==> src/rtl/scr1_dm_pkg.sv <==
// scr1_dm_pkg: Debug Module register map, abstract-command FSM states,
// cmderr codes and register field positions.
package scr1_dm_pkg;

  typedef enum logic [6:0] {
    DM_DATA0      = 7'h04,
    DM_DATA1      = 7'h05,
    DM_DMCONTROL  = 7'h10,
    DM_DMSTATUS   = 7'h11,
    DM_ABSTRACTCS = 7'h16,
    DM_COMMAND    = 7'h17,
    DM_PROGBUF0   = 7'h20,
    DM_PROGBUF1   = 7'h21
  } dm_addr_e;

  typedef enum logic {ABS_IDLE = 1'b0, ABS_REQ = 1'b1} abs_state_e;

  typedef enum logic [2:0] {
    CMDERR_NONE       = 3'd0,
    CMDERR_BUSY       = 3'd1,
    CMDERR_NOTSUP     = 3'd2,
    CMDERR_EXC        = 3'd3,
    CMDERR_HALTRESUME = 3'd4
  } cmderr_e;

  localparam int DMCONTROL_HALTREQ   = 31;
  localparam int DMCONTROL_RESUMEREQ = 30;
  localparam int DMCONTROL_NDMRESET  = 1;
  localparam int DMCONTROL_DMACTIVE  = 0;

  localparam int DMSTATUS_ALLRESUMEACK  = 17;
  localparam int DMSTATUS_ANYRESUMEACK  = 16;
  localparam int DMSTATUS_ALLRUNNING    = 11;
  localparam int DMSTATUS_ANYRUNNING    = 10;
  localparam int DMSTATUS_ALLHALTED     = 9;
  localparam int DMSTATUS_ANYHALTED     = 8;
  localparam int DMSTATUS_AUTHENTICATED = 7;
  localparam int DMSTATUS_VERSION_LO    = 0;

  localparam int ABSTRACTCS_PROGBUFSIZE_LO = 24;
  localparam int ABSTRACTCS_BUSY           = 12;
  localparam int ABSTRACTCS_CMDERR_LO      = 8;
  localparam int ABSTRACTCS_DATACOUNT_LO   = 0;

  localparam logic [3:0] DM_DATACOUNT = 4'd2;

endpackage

+++

What is being asked: Read through the entries above, and wherever a line holds the string "logic", copy it.

Response:
  typedef enum logic [6:0] {
  typedef enum logic {ABS_IDLE = 1'b0, ABS_REQ = 1'b1} abs_state_e;
  typedef enum logic [2:0] {
  localparam logic [3:0] DM_DATACOUNT = 4'd2;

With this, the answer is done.